WHAT YOU NEED TO DO
Looking through the listing that follows, count the lines that contain "came" and give only that number.

RECORDED DATA

- Opening Delimiter -

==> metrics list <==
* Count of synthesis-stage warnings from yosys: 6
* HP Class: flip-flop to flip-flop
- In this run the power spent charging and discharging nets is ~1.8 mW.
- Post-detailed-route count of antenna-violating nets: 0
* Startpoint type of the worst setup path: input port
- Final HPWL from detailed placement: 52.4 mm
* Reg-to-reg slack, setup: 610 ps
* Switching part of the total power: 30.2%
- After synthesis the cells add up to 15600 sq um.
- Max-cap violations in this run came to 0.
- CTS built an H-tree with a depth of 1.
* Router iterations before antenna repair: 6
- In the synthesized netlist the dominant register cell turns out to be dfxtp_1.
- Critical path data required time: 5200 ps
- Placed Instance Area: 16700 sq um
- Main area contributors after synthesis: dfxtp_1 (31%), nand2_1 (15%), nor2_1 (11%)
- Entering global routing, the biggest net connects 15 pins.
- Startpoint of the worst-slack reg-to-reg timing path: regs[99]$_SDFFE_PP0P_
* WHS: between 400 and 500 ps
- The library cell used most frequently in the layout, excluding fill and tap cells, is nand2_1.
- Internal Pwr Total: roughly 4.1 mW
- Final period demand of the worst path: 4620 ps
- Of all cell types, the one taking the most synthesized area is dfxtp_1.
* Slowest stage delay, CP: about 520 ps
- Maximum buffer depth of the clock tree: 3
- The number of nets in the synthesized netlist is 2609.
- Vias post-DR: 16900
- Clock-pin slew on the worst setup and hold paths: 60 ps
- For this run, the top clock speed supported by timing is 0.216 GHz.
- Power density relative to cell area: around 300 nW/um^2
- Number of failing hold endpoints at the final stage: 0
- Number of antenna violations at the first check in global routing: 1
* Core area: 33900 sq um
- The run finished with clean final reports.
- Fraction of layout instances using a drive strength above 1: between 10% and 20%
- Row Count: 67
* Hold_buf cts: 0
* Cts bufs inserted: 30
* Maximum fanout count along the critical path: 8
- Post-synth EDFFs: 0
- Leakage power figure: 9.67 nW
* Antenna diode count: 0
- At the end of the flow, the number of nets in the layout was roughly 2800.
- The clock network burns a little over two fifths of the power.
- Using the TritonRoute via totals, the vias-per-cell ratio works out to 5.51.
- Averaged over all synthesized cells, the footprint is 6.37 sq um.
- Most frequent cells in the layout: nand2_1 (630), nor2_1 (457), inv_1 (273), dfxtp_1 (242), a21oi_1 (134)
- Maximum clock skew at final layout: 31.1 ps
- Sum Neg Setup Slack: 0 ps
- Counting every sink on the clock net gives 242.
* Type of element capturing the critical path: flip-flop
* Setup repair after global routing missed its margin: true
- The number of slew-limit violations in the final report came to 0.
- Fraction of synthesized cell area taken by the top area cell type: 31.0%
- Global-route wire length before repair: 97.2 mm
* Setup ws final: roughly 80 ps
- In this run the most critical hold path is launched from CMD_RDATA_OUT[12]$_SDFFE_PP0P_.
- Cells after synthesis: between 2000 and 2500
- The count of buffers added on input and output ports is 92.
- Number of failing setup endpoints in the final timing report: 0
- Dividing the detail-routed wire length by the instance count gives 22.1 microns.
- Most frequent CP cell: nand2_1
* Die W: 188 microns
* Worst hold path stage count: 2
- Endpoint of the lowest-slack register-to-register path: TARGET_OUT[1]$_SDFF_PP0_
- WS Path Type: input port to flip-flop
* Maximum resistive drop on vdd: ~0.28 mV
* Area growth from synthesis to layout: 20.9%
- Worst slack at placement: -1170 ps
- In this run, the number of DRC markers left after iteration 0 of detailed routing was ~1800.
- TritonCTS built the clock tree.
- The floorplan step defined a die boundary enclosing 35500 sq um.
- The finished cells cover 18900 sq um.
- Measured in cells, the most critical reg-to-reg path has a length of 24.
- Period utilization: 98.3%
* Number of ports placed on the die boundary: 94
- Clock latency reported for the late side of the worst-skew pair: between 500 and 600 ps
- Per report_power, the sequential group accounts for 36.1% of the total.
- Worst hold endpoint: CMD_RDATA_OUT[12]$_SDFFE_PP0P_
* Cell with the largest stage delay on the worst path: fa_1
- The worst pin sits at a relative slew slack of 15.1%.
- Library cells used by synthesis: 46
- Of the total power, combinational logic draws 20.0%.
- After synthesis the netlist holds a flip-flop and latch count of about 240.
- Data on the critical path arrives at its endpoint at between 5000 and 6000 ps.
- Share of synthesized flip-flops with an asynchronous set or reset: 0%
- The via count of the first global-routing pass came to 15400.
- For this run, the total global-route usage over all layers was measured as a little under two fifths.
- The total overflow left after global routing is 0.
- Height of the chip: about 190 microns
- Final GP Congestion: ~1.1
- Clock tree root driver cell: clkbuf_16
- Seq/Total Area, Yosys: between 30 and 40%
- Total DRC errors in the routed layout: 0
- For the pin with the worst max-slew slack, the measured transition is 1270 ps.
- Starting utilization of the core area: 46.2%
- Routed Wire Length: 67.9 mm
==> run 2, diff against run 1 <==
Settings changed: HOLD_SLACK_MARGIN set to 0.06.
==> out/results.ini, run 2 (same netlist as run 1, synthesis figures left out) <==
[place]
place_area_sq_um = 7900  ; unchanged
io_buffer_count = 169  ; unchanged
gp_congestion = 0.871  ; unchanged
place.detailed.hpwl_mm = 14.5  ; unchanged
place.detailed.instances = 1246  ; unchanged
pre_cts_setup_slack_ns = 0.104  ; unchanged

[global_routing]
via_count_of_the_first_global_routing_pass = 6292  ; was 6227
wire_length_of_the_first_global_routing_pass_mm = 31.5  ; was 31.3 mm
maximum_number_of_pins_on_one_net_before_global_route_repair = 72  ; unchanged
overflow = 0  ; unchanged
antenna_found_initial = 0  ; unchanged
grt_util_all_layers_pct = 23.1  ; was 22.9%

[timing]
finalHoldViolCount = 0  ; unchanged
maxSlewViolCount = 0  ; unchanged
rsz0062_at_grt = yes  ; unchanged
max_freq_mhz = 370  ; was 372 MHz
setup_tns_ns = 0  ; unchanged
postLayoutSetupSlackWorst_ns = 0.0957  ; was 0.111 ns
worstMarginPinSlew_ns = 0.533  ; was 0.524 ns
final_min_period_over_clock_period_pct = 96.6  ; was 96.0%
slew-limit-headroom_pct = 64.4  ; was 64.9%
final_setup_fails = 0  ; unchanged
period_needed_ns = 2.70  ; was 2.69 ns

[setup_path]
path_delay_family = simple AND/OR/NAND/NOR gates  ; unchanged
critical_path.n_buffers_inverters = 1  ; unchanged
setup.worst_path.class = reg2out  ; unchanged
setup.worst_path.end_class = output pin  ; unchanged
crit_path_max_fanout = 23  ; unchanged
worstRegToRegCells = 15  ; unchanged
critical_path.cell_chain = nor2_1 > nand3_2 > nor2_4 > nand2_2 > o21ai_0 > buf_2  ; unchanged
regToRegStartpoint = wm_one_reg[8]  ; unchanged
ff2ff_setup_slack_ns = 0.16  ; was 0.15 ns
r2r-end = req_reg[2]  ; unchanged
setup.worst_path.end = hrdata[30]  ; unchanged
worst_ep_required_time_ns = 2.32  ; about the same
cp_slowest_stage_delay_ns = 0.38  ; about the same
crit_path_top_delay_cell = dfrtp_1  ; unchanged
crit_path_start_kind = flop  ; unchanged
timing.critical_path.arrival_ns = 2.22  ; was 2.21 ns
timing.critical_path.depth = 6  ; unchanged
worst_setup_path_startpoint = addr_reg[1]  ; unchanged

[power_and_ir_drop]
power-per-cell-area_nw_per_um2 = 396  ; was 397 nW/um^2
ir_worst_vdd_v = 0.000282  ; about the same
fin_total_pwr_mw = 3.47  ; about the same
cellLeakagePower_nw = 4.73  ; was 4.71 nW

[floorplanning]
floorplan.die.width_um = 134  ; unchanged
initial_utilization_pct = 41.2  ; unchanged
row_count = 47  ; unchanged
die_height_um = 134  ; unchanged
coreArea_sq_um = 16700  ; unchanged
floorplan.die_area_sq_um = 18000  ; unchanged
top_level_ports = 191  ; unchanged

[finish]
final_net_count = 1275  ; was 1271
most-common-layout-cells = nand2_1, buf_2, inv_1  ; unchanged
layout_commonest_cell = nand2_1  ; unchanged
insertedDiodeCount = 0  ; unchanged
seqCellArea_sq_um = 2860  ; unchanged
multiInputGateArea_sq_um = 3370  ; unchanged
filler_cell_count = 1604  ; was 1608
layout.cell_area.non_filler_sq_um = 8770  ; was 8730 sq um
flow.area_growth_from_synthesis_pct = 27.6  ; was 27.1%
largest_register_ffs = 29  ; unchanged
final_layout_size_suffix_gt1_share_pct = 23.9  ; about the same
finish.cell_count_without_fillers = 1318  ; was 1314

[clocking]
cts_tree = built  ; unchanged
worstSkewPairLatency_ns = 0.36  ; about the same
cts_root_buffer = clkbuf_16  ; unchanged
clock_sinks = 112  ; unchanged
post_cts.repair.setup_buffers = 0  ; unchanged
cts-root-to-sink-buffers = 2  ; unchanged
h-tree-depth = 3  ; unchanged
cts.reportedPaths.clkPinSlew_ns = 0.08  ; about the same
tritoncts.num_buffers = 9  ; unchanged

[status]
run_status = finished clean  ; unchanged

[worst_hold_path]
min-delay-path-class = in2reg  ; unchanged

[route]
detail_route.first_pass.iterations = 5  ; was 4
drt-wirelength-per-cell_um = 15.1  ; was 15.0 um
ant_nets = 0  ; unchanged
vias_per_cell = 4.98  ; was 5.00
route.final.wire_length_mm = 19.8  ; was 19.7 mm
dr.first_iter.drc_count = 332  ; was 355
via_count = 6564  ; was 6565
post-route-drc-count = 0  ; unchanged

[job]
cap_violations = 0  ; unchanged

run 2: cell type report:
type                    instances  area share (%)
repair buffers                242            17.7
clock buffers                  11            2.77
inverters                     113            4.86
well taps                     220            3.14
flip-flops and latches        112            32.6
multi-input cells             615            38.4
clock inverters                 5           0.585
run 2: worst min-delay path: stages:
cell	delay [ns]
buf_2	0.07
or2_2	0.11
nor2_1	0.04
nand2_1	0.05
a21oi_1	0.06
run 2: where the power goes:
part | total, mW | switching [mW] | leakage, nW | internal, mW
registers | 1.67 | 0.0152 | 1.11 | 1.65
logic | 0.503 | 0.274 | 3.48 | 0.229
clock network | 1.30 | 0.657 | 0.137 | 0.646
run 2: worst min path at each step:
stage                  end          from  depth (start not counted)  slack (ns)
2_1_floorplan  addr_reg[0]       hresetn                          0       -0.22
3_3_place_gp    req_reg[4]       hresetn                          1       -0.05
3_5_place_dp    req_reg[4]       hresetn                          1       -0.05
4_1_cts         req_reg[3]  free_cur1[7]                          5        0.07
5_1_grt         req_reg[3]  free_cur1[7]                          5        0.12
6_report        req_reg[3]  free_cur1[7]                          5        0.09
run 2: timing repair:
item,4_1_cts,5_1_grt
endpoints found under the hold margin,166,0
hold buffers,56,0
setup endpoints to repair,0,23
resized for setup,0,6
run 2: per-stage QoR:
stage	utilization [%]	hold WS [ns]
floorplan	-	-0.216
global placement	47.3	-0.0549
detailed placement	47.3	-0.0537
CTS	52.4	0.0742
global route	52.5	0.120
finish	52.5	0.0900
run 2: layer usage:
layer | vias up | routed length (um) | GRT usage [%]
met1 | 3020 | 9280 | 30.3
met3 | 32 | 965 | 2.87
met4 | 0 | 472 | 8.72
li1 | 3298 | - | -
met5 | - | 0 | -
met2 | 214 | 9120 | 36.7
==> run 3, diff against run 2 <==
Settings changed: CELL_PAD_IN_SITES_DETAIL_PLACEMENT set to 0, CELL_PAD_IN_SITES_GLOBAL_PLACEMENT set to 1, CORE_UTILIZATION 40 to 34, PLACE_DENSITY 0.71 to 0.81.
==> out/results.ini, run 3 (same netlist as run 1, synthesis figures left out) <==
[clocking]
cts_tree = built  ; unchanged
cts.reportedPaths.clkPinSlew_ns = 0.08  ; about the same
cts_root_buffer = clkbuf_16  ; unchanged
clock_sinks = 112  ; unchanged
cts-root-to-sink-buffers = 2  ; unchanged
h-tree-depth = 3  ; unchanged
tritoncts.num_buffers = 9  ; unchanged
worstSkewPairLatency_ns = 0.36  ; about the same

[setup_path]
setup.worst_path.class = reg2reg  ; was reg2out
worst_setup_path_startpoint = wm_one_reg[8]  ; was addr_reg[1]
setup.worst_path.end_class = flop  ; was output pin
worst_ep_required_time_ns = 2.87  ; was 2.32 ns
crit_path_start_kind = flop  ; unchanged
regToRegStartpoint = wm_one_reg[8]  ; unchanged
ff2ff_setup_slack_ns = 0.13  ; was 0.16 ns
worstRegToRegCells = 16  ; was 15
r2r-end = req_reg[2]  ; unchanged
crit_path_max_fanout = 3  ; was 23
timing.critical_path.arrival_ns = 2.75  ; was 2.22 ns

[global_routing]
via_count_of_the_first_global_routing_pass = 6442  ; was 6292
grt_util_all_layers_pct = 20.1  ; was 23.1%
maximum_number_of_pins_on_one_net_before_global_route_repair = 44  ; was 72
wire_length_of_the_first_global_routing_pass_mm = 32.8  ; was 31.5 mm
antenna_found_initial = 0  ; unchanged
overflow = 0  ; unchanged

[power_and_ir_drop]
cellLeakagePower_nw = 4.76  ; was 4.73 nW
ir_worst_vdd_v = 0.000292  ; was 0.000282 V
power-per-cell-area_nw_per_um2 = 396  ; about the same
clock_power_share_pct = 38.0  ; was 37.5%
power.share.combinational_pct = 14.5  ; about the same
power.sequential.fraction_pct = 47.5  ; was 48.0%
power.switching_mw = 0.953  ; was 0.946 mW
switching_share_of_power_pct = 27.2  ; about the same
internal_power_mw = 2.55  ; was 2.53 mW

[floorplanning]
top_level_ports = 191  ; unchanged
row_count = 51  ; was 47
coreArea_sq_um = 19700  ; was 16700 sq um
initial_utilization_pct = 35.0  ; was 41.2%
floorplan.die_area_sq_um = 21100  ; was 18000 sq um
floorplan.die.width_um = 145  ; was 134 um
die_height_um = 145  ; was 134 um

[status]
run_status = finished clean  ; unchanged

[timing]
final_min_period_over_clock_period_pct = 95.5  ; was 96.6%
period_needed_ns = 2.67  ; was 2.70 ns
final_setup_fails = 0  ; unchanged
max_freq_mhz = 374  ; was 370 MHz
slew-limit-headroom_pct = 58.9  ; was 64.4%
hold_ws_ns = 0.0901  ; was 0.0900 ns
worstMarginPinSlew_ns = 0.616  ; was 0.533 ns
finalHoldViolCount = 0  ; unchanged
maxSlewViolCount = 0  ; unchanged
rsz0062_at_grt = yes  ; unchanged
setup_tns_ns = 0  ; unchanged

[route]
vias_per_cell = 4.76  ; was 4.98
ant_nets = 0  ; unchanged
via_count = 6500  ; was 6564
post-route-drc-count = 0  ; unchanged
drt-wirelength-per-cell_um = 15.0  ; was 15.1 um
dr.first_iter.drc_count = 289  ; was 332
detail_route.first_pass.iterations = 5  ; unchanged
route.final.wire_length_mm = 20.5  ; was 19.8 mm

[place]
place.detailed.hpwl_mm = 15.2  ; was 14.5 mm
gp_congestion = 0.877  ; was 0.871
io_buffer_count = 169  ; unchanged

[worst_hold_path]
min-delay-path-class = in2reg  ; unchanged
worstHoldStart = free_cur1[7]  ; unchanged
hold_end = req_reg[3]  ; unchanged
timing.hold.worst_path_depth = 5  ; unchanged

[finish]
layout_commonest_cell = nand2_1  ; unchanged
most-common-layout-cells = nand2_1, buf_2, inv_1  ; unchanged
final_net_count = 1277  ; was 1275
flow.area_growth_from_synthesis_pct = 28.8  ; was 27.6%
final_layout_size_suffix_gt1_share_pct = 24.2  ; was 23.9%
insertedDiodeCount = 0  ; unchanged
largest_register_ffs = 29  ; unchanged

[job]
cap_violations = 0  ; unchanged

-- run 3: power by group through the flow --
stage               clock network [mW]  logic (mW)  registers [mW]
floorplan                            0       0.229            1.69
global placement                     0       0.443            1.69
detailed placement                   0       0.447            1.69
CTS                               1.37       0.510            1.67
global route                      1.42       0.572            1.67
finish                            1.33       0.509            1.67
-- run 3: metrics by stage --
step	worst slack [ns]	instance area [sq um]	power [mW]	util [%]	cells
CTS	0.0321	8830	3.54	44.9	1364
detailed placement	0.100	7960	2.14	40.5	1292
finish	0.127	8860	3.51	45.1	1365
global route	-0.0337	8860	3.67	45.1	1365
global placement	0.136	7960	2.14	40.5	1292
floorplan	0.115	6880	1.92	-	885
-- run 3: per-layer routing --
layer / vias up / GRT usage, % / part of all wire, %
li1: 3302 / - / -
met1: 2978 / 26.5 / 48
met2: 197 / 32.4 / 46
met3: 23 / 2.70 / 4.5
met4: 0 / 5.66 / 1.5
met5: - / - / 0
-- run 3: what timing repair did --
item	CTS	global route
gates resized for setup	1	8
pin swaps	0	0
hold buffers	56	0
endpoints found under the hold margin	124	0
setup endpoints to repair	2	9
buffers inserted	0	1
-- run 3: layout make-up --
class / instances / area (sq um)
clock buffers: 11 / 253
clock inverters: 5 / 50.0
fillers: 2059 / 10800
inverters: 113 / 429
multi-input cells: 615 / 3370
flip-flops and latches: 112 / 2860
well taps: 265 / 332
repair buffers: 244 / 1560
### config.mk
export PLATFORM = sky130hd
export DESIGN_NAME = lps_ctrl
export DESIGN_NICKNAME = d
export VERILOG_FILES = /design/src/rtl/lps_pkg.sv /design/src/rtl/lps_tick.sv /design/src/rtl/lps_ctrl.sv
export SDC_FILE = /design/constraint.sdc
export NUM_CORES = 1
export LEC_CHECK = 0
export BUFFER_PORTS_ARGS = -buffer_cell sky130_fd_sc_hd__clkbuf_2
export CAP_MARGIN = 25
export CELL_PAD_IN_SITES_DETAIL_PLACEMENT = 0
export CELL_PAD_IN_SITES_GLOBAL_PLACEMENT = 1
export CORE_MARGIN = 4
export CORE_UTILIZATION = 38
export DETAILED_ROUTE_END_ITERATION = 16
export PLACE_DENSITY = 0.82
export RECOVER_POWER = 100
export SLEW_MARGIN = 20
export SYNTH_ARGS = -nofsm -noshare
export SYNTH_HDL_FRONTEND = slang
export SYNTH_SLANG_ARGS = --single-unit
### constraint.sdc
create_clock -name core_clk -period 2 [get_ports core_clk]
set_input_delay 0.4 -clock core_clk [delete_from_list [all_inputs] [get_ports core_clk]]
set_output_delay 0.4 -clock core_clk [all_outputs]
set_load 0.02 [all_outputs]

- Closing Delimiter -

ANSWER BOX
3